## design/flow/design.v

```verilog
`timescale 1ns/1ps
module findMyBest(clock, nrst, start, address, data_in, MY_BATTERY_STAT, mybest, done);
	input clock, nrst, start;
	input [16-1:0] data_in, MY_BATTERY_STAT;  
	output done;
	output [16-1:0] address;
	output [16-1:0] mybest;  
	reg done_buf;
	reg [16-1:0] address_count;
	reg [16-1:0] mybest_buf, qValue;  
	reg [1:0] state;
	reg [15:0] k;
	reg [31:0] kTemp;  
	reg [1:0] count;  
	always @ (posedge clock) begin
		if (!nrst) begin
			done_buf <= 0;
			address_count <= 16'h1C8;  
			mybest_buf <= 16'hFFFE;  
			state <= 0;
			k <= 0;
		end
		else begin
			case (state)
				0: begin
					if (start) begin
						state = 1;
						address_count <= 16'h1C8;  
						count <= 2'd3;
					end
					else state = 0;
				end
				1: begin
					qValue = data_in;
					if (qValue < mybest_buf) begin  
						mybest_buf = qValue;
					end
					if (address_count == 16'h246) begin
						case(count)
							2'd3: begin
								kTemp = (11 - 1) * MY_BATTERY_STAT;  
								count <= count - 1;
							end
							2'd2: begin
								if(kTemp[14:0] != 15'd0) 
									k <= kTemp[30:15] + 1;
								else
									k <= kTemp[30:15];
								count <= count - 1;
							end
							2'd1: begin
								if (k >= 11)
									k = 11 - 1;
								state = 2;
							end
						endcase
						address_count = 16'h648 + 2*k;  
					end
					else address_count = address_count + 2;  
				end
				2: begin
					kTemp = mybest_buf * data_in;
					mybest_buf = kTemp[20:5];
					state = 3;
				end
				3: begin
					done_buf = 1;
				end
				default: state = 3;
			endcase
		end
	end
	assign done = done_buf;
	assign address = address_count;
	assign mybest = mybest_buf;
endmodule
```

## design/flow/constraint.sdc

```tcl
current_design findMyBest

set clk_period 14.1
set clk_io_pct 0.2

create_clock -name clk0 -period $clk_period [get_ports {clock}]

set non_clock_inputs [all_inputs -no_clocks]
set_input_delay [expr $clk_period * $clk_io_pct] -clock clk0 $non_clock_inputs
set_output_delay [expr $clk_period * $clk_io_pct] -clock clk0 [all_outputs]
```

## design/flow/run.sh

```bash
#!/bin/bash
# OpenROAD 26Q1-2900-gdf79404cd8, Yosys 0.63+post, stock flow scripts
make -C /OpenROAD-flow-scripts/flow DESIGN_CONFIG=/design/flow/config.mk WORK_HOME=/design/flow/orfs finish
```

## design/flow/config.mk

```make
export PLATFORM = sky130hd
export DESIGN_NAME = findMyBest
export DESIGN_NICKNAME = findMyBest
export VERILOG_FILES = /design/flow/design.v
export SDC_FILE = /design/flow/constraint.sdc
export NUM_CORES = 4
export LEC_CHECK = 1
export CORE_UTILIZATION = 40
```

==> summary.rpt <==
==== FLOW RESULTS ====
----------------------------------------------------
[Outcome]
  Outcome ........................ finished clean

[Worst setup path]
  Worst-case register-to-register setup slack ........................ between 7000 and 8000 ps
  Crit Path Max Fanout ........................ 18
  Series of cell instances along the critical path ........................ clkdlybuf4s50_1 -> ha_1 -> inv_1 -> fa_1 -> inv_1 -> fa_1 -> inv_1 -> fa_1 -> inv_1 -> fa_1 -> fa_1 -> inv_1 -> fa_1 -> inv_1 -> ha_1 -> and4_1 -> and3_1 -> nand3_1 -> a21boi_0 -> a311oi_1 -> o31ai_1 -> a21oi_1 -> a31o_2
  CP max-delay cell ........................ sky130_fd_sc_hd__clkdlybuf4s50_1
  Crit-path max cell delay ........................ 960 ps
  Sort of element at the start of the critical path ........................ primary input
  Crit path required time ........................ 14200 ps
  CP arrival ........................ 9700 ps
  Crit path kind ........................ primary input to flip-flop
  Setup crit end kind ........................ flip-flop
  Worst reg2reg path depth ........................ 23

[Floorplanning]
  X dimension of the die ........................ 191 um
  Starting Density ........................ 0.410
  CORE AREA ........................ 0.0349 mm2
  Number of rows created at floorplan ........................ 68
  Count of pins on the block boundary ........................ 68
  Die Footprint ........................ around 0.037 mm2
  Die extent in y ........................ 191 um

[Place]
  HPWL after detailed placement ........................ approximately 28000 um
  Buffers on Ports ........................ 66
  Final weighted congestion in routability-driven placement ........................ 0.893

[Final layout]
  Synth-to-Final Area Change ........................ 10.6%
  Share of final-layout standard cells stronger than drive strength 1 ........................ 0.0473
  Layout Utilization ........................ 0.454
  Highest-count logic cell in the final layout ........................ sky130_fd_sc_hd__inv_1
  Layout filler cell count ........................ 3389
  Commonest non-fill, non-tap cells in the layout ........................ 280 x sky130_fd_sc_hd__inv_1, 223 x sky130_fd_sc_hd__nand2_1, 194 x sky130_fd_sc_hd__fa_1, 164 x sky130_fd_sc_hd__ha_1, 105 x sky130_fd_sc_hd__and2_1

[Drt]
  Antenna-violating nets left ........................ 0
  Starting DRC count in detailed routing ........................ 574
  # diodes ........................ 0
  Drt wl/cell ........................ between 15 and 20 um
  Remaining DRCs ........................ 0
  Via-to-Cell Ratio ........................ 5.28
  Via count ........................ 11400
  Drt pass-1 iters ........................ 5
  Final wirelength ........................ 37100 um

[Timing]
  Setup TNS ........................ 0 ps
  Post-route clock period utilization ........................ 0.681
  Slew at the pin with the worst max-slew slack ........................ 860 ps
  RSZ-0062 raised after global routing ........................ no
  Minimum period implied by the final worst setup slack ........................ 9600 ps
  Post-Route Skew ........................ about 6.7 ps
  Final setup violation count ........................ 0
  Max Clk Rate ........................ 104 MHz
  Worst slew margin relative to its limit ........................ 0.427
  Number of hold violations in the final report ........................ 0
  Final Hold Slack ........................ 483 ps
  Total count of max-transition violations in the final report ........................ 0

[CTS]
  TritonCTS clock tree ........................ yes
  CTS clock-pin slew for the worst setup and hold paths ........................ roughly 60 ps
  Buffer depth of the longest clock path ........................ 2
  # clock sinks ........................ 85
  Hold-fix buffer count after cts ........................ 0
  Clock latency at the later pin of the worst-skew pair ........................ 350 ps
  Setup bufs post-CTS ........................ 0
  Clock root cell ........................ sky130_fd_sc_hd__clkbuf_16
  Clock buffer count from CTS ........................ 9
  Number of H-tree levels ........................ 3
  Number of instances resized during post-cts repair ........................ 0

[Global routing]
  Number of antenna violations at the first check in global routing ........................ 0
  Wire length of the first global-routing pass ........................ 62000 um
  Total congestion overflow ........................ 0
  Vias in the first global route ........................ 11700
  Maximum number of pins on one net before global-route repair ........................ 50
  Global-route usage over all layers ........................ 0.228

[Synthesis]
  Synth Flop Type ........................ sky130_fd_sc_hd__dfxtp_1
  Tally of yosys warning messages ........................ 1
  Cell count after synthesis ........................ 1661
  Post-synth regs ........................ about 85
  Yosys stat chip area ........................ 0.0143 mm2
  Number of cells in the yosys synthesis report ........................ 1661
  Count of flip-flops with a built-in enable after synthesis ........................ 33
  Number of unique standard cell types used by synthesis ........................ ~80
  Async SR Flop Fraction ........................ 0
  Register area share after synthesis ........................ 0.142
  Cell Area, Synth ........................ around 0.014 mm2
  Synthesized area per cell ........................ 8.62 um2

[Flow run]
  Max-cap check violation count ........................ 0
  Tool warning count ........................ 42

[Hold path]
  Min-delay worst type ........................ flip-flop to flip-flop
  Min-Delay Path Depth ........................ 2

----------------------------------------------------
[registers in the layout (all words and copies together) (netlist names)]
signal	flops
kTemp	31
k	16
mybest_buf	16
address_count	15
state	4
count	2
done_buf	1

· · ·

Please count the lines above containing "qValue"; number only.

Exercise response: 4